*YOUR GOAL:*
Extract each line from the entries below that has the string "types" in it.

Collected data entries:
* * *
File: flow/run.sh
#!/bin/bash
# the make line also repeats each setting of config.mk as NAME=value (left out here)
make -C /OpenROAD-flow-scripts/flow DESIGN_CONFIG=/design/flow/config.mk WORK_HOME=/design/flow/orfs CLKGATE_MAP_FILE= finish
File: flow/config.mk
export PLATFORM = sky130hd
export DESIGN_NAME = PE
export DESIGN_NICKNAME = PE
export VERILOG_FILES = /design/flow/design.v
export SDC_FILE = /design/flow/constraint.sdc
export NUM_CORES = 4
export LEC_CHECK = 0
export CAP_MARGIN = 20
export CORE_ASPECT_RATIO = 0.92
export CORE_MARGIN = 2
export CORE_UTILIZATION = 72
export CTS_CLUSTER_SIZE = 79
export HOLD_SLACK_MARGIN = -0.08
export MAX_ROUTING_LAYER = met4
export PLACE_DENSITY_LB_ADDON = 0.01
export SETUP_SLACK_MARGIN = 2.77
export SLEW_MARGIN = 20
export TNS_END_PERCENT = 5
File: flow/constraint.sdc
create_clock -name core_clock -period 10.3 [get_ports {clk}]
set_input_delay 2.0600 -clock core_clock [delete_from_list [all_inputs] [get_ports {clk}]]
set_output_delay 2.0600 -clock core_clock [all_outputs]
set_load 0.01 [all_outputs]
File: flow/design.v
module PE (
    input              clk,
    input              CIM_en,
    input              STDW,  
    input              STDR,  
    input        [5:0] STD_A,  
    input        [3:0] weight_in,  
    input      [255:0] act_in,  
    output reg   [3:0] weight_out,  
    output reg  [13:0] PSUM  
);
reg  [255:0] weight;  
integer i;
always @(posedge clk) begin
    for (i = 0; i < 64; i = i+1) begin
        if (STDW && STD_A == i) begin  
            weight[4*i+3 -: 4] <= weight_in;
        end
    end
end
always@(*) begin
    weight_out = 4'b0;
    PSUM = 14'b0;
    if (STDW) begin  
    end
    else if (STDR) begin  
        weight_out = weight[4*STD_A+3 -: 4];
    end
    else begin  
        if (CIM_en) begin
            for (i = 0; i < 64; i = i+1) begin
                PSUM = PSUM + weight[4*i+3 -: 4] * act_in[4*i+3 -: 4];  
            end
        end
    end
end
endmodule
==> results of run 1 <==
[per-layer routing]
layer | up-vias | routed length (um)
met5 | - | 0
met4 | 0 | 11200
met3 | 674 | 16300
met2 | 2275 | 69100
met1 | 17500 | 51500
li1 | 14600 | -
[final cells by class]
cell class | count | area, um2
Clock buffer | 35 | 791
Tap cell | 874 | 1090
Antenna cell | 22 | 55.1
Sequential cell | 256 | 7690
Fill cell | 3396 | 9200
Timing Repair Buffer | 791 | 6600
Multi-Input combinational cell | 2867 | 35200
Clock inverter | 23 | 211
Inverter | 1196 | 4490
[what timing repair did]
action,in CTS,in global routing
pin swaps,24,10
gates resized,83,25
endpoints found under the setup margin,14,14
[per-stage QoR]
stage / instance area (um2) / utilization (%)
6_report: 56100 / 85.9
5_1_grt: 56100 / 85.9
4_1_cts: 56000 / 85.7
3_5_place_dp: 54900 / 84.0
3_3_place_gp: 54900 / 84.0
2_1_floorplan: 47300 / -
==> deck_impl_summary.md, run 1 <==
Synthesis and Place & Route Summary

Synth
  • Max-area cell share: 42.4%
  • Commonest cells post-synth: inv_1, fa_1, and2_1
  • Top_reg_cell synth: edfxtp_1
  • Top logic family: adder cells
  • Netlist cell types: 38
  • Xor/xnor share: 0.111%
  • Mux cell area share after synthesis: 3.00%
  • Synth Cell Area: 47300 um2
  • Yosys simple share: 13.6%
  • Syn_area_per_cell: 10.9 um2
  • Yosys Instances: 4352
  • Post-Synth AOI/OAI Area: 1.02%
  • Count leader, synth: inv_1
  • Mapped Cells: 4352
  • Syn nets: 6142
  • Post-synthesis sequential area ratio: 16.2%
  • Cell area leaders: fa_1, edfxtp_1, ha_1, and2_1, inv_1
  • Post-synth EDFFs: 256
  • Synthesized flop and latch total: 256
  • Post-synth ARST share: 0%
  • Yosys adder share: 56.1%
  • Yosys stat chip area: 47300 um2
  • Syn. warnings: 1
  • Post-synth top area cell: fa_1

Detailed routing
  • Initial DRC count: 3396
  • Final WL: 148000 um
  • Routed WL per cell: 24.4 um
  • Vias after detailed routing: 35100
  • Number of nets still failing antenna checks after routing: 0
  • Avg Vias per Cell: 5.79
  • DR pass1 iterations: 6
  • DRC: 0

GRT
  • Largest net degree at the start of global routing: 65
  • Global-route usage over all layers: 47.0%
  • Grt ovf: 0
  • Vias in the first global route: 39700
  • First-pass GRT wire length: 227000 um
  • Initial antenna violation count: 16
  • GR Util met3: 11.1%
  • GR Util met2: 73.1%
  • Met1 Usage GRT: 57.2%
  • GRT busiest layer: met2

Die
  • Die area: 67800 um2
  • DIE HEIGHT: 250 um
  • Row count: 90
  • Core ar.: 65300 um2
  • Init Core Util: 72.4%
  • Chip width: 271 um
  • I/O Pins: 288

Setup path
  • Crit path to: PSUM[13]
  • Critical path fanouts, max: 4
  • Worst setup path category: input pin to primary output
  • Critical Path AT: 11.56 ns
  • Required time worst endpoint: 8.24 ns
  • Slowest-stage cell, CP: clkdlybuf4s50_1
  • Critical Path End Type: primary output
  • Top cell by count, worst path: fa_1
  • Slowest stage delay, CP: 0.63 ns
  • WP depth: 28
  • Worst setup path startpoint: act_in[133]
  • Top cell family by delay on the critical path: adder cells
  • CP Buf/Inv Count: 8
  • CP startpoint kind: input pin

Final layout
  • Final net count: 6933
  • Layout area overhead: 18.6%
  • Fin cells: 6064

Worst hold path
  • HP Class: input pin to flop
  • Hold Path Stages: 2
  • Hold Startpoint: weight_in[3]
  • Hold endpoint: weight[171]$_DFFE_PP_

Status
  • Failed Checks: negative setup slack
  • Run status: complete, but fails checks

Placed design
  • Detailed placement HPWL: 124000 um
  • PortBufs: 287
  • Placed cells: 5983
  • Dpl ws: -3.74 ns
  • Routability cong.: 1.05

STA
  • FMAX: 0.0734 GHz
  • Hold Violations, Final: 0
  • Cycle use final: 132%
  • Final min period: 13.62 ns
  • RSZ-0062 raised after global routing: true
  • Slew HR: 21.8%
  • Slew @ Worst Pin: 1.17 ns
  • Setup TNS Final: -35.04 ns
  • Hold WS: 1.95 ns
  • Count of final setup violators: 13
  • Final Max Slew Viols: 0
  • Setup ws final: -3.32 ns

Clocking
  • # hold bufs at CTS: 0
  • Inserted Clock Buffers: 31
  • CTS tree: done
  • Root Driver: clkbuf_16
  • CTS H-Tree Depth: 1
  • Setup bufs post-CTS: 0
  • CTS sink cnt: 256
  • Clk slew on worst S/H paths: 0.06 ns
  • CTS max path bufs: 3

Job
  • MaxCap Viol Count: 0
  • OpenROAD warning count: 35
==> run 2: changes to the inputs <==
- ABC_AREA: default -> 1
- CELL_PAD_IN_SITES_GLOBAL_PLACEMENT: default -> 2
- CORE_ASPECT_RATIO: 0.92 -> default
- CORE_UTILIZATION: 72 -> 40
- CTS_CLUSTER_SIZE: 79 -> default
- HOLD_SLACK_MARGIN: -0.08 -> default
- MAX_ROUTING_LAYER: met4 -> default
- PLACE_DENSITY_LB_ADDON: 0.01 -> default
- SETUP_SLACK_MARGIN: 2.77 -> default
- SLEW_MARGIN: 20 -> 15
- clock period: 10.3 -> 23.1 ns (I/O delays scaled with it)
==> run 2 against run 1 <==
The run now finishes clean. Area after synthesis up 3.3%. Hold slack better by 2.5 ns.
==> deck_impl_summary.md, run 2 <==
Synthesis and Place & Route Summary

Die
  • I/O Pins: 288 (unchanged)
  • Die area: 125000 um2 (+84%)
  • DIE HEIGHT: 354 um (+41%)
  • Core ar.: 122000 um2 (+86%)
  • Chip width: 354 um (+30%)
  • Row count: 128 (+42%)
  • Init Core Util: 40.2% (-32 points)

Final layout
  • Layout area overhead: 12.3%
  • Fin util: 45.1% (-41 points)
  • Fillers: 12300 (+260%)
  • Final net count: 7721 (+11%)

GRT
  • Initial antenna violation count: 24 (+8)
  • Grt ovf: 0 (unchanged)
  • First-pass GRT wire length: 246000 um (+8.1%)
  • Largest net degree at the start of global routing: 51 (-22%)
  • Global-route usage over all layers: 27.0% (-20 points)
  • Vias in the first global route: 37900 (-4.3%)

Synth
  • Count leader, synth: inv_1
  • Top logic family: adder cells
  • Post-synth EDFFs: 256 (unchanged)
  • Synth Cell Area: 48900 um2 (+3.3%)
  • Mapped Cells: 5639 (+30%)
  • Syn nets: 7429 (+21%)
  • Yosys stat chip area: 48900 um2 (+3.3%)
  • Commonest cells post-synth: inv_1, nand2_1, fa_1
  • Xor/xnor share: 0.0179% (-0.093 points)
  • Yosys simple share: 14.0% (+0.41 points)
  • Syn. warnings: 1 (unchanged)
  • Max-area cell share: 41.0% (-1.3 points)
  • Netlist cell types: 21 (-45%)
  • Mux cell area share after synthesis: 0% (-3.0 points)
  • Yosys Instances: 5639 (+30%)
  • Yosys adder share: 54.3% (-1.8 points)
  • Post-synthesis sequential area ratio: 15.7% (-0.51 points)
  • Synthesized flop and latch total: 256 (unchanged)
  • Syn_area_per_cell: 8.67 um2 (-20%)
  • Post-synth top area cell: fa_1
  • Top_reg_cell synth: edfxtp_1
  • Post-Synth AOI/OAI Area: 0.461% (-0.56 points)
  • Cell area leaders: fa_1, edfxtp_1, inv_1, ha_1, nand2_1
  • Post-synth ARST share: 0% (unchanged)

STA
  • Final Max Slew Viols: 0 (unchanged)
  • FMAX: 0.0518 GHz
  • Slew @ Worst Pin: 0.971 ns (-0.201 ns)
  • Slew HR: 35.1% (+13 points)
  • RSZ-0062 raised after global routing: false
  • Hold Violations, Final: 0 (unchanged)
  • Count of final setup violators: 0 (-13)
  • Cycle use final: 83.5% (-49 points)
  • Setup TNS Final: 0 ns (+35.04 ns)
  • Final min period: 19.29 ns

Setup path
  • Slowest stage delay, CP: 0.62 ns (about the same)
  • Worst setup path category: input pin to primary output
  • Worst setup path startpoint: act_in[183]
  • Top cell family by delay on the critical path: adder cells
  • Critical path fanouts, max: 4 (unchanged)
  • Critical Path End Type: primary output
  • CP Buf/Inv Count: 9 (+1)
  • Crit path to: PSUM[11]
  • CP startpoint kind: input pin
  • Top cell by count, worst path: fa_1
  • Required time worst endpoint: 18.48 ns (+10.24 ns)
  • Critical Path AT: 14.67 ns (+3.11 ns)
  • WP depth: 30 (+7.1%)
  • Slowest-stage cell, CP: fa_1

Clocking
  • # hold bufs at CTS: 0 (unchanged)
  • CTS tree: done
  • Root Driver: clkbuf_16
  • Setup bufs post-CTS: 0 (unchanged)
  • CTS H-Tree Depth: 2 (+1)
  • Post-CTS Resized: 0 (-100%)
  • Clk slew on worst S/H paths: 0.05 ns (about the same)
  • CTS max path bufs: 3 (unchanged)
  • CTS sink cnt: 256 (unchanged)
  • Inserted Clock Buffers: 34 (+9.7%)

Detailed routing
  • Number of nets still failing antenna checks after routing: 0 (unchanged)
  • Routed WL per cell: 21.4 um (-12%)
  • Avg Vias per Cell: 4.56 (-21%)
  • Vias after detailed routing: 34600 (-1.4%)
  • DRC: 0 (unchanged)
  • DR pass1 iterations: 5 (-1)
  • Final WL: 162000 um (+9.6%)
  • Initial DRC count: 2204 (-35%)

Placed design
  • PortBufs: 287 (unchanged)
  • Routability cong.: 0.903 (-14%)
  • Detailed placement HPWL: 141000 um (+14%)

Job
  • MaxCap Viol Count: 0 (unchanged)
  • OpenROAD warning count: 34 (-2.9%)

Status
  • Run status: no timing/DRC/antenna violations

Worst hold path
  • Hold Startpoint: weight_in[1]
  • Hold endpoint: weight[169]$_DFFE_PP_
  • Hold Path Stages: 1 (-1)
  • HP Class: input pin to flop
* * *
*OUTPUT BELOW:*
  • Netlist cell types: 38
  • Netlist cell types: 21 (-45%)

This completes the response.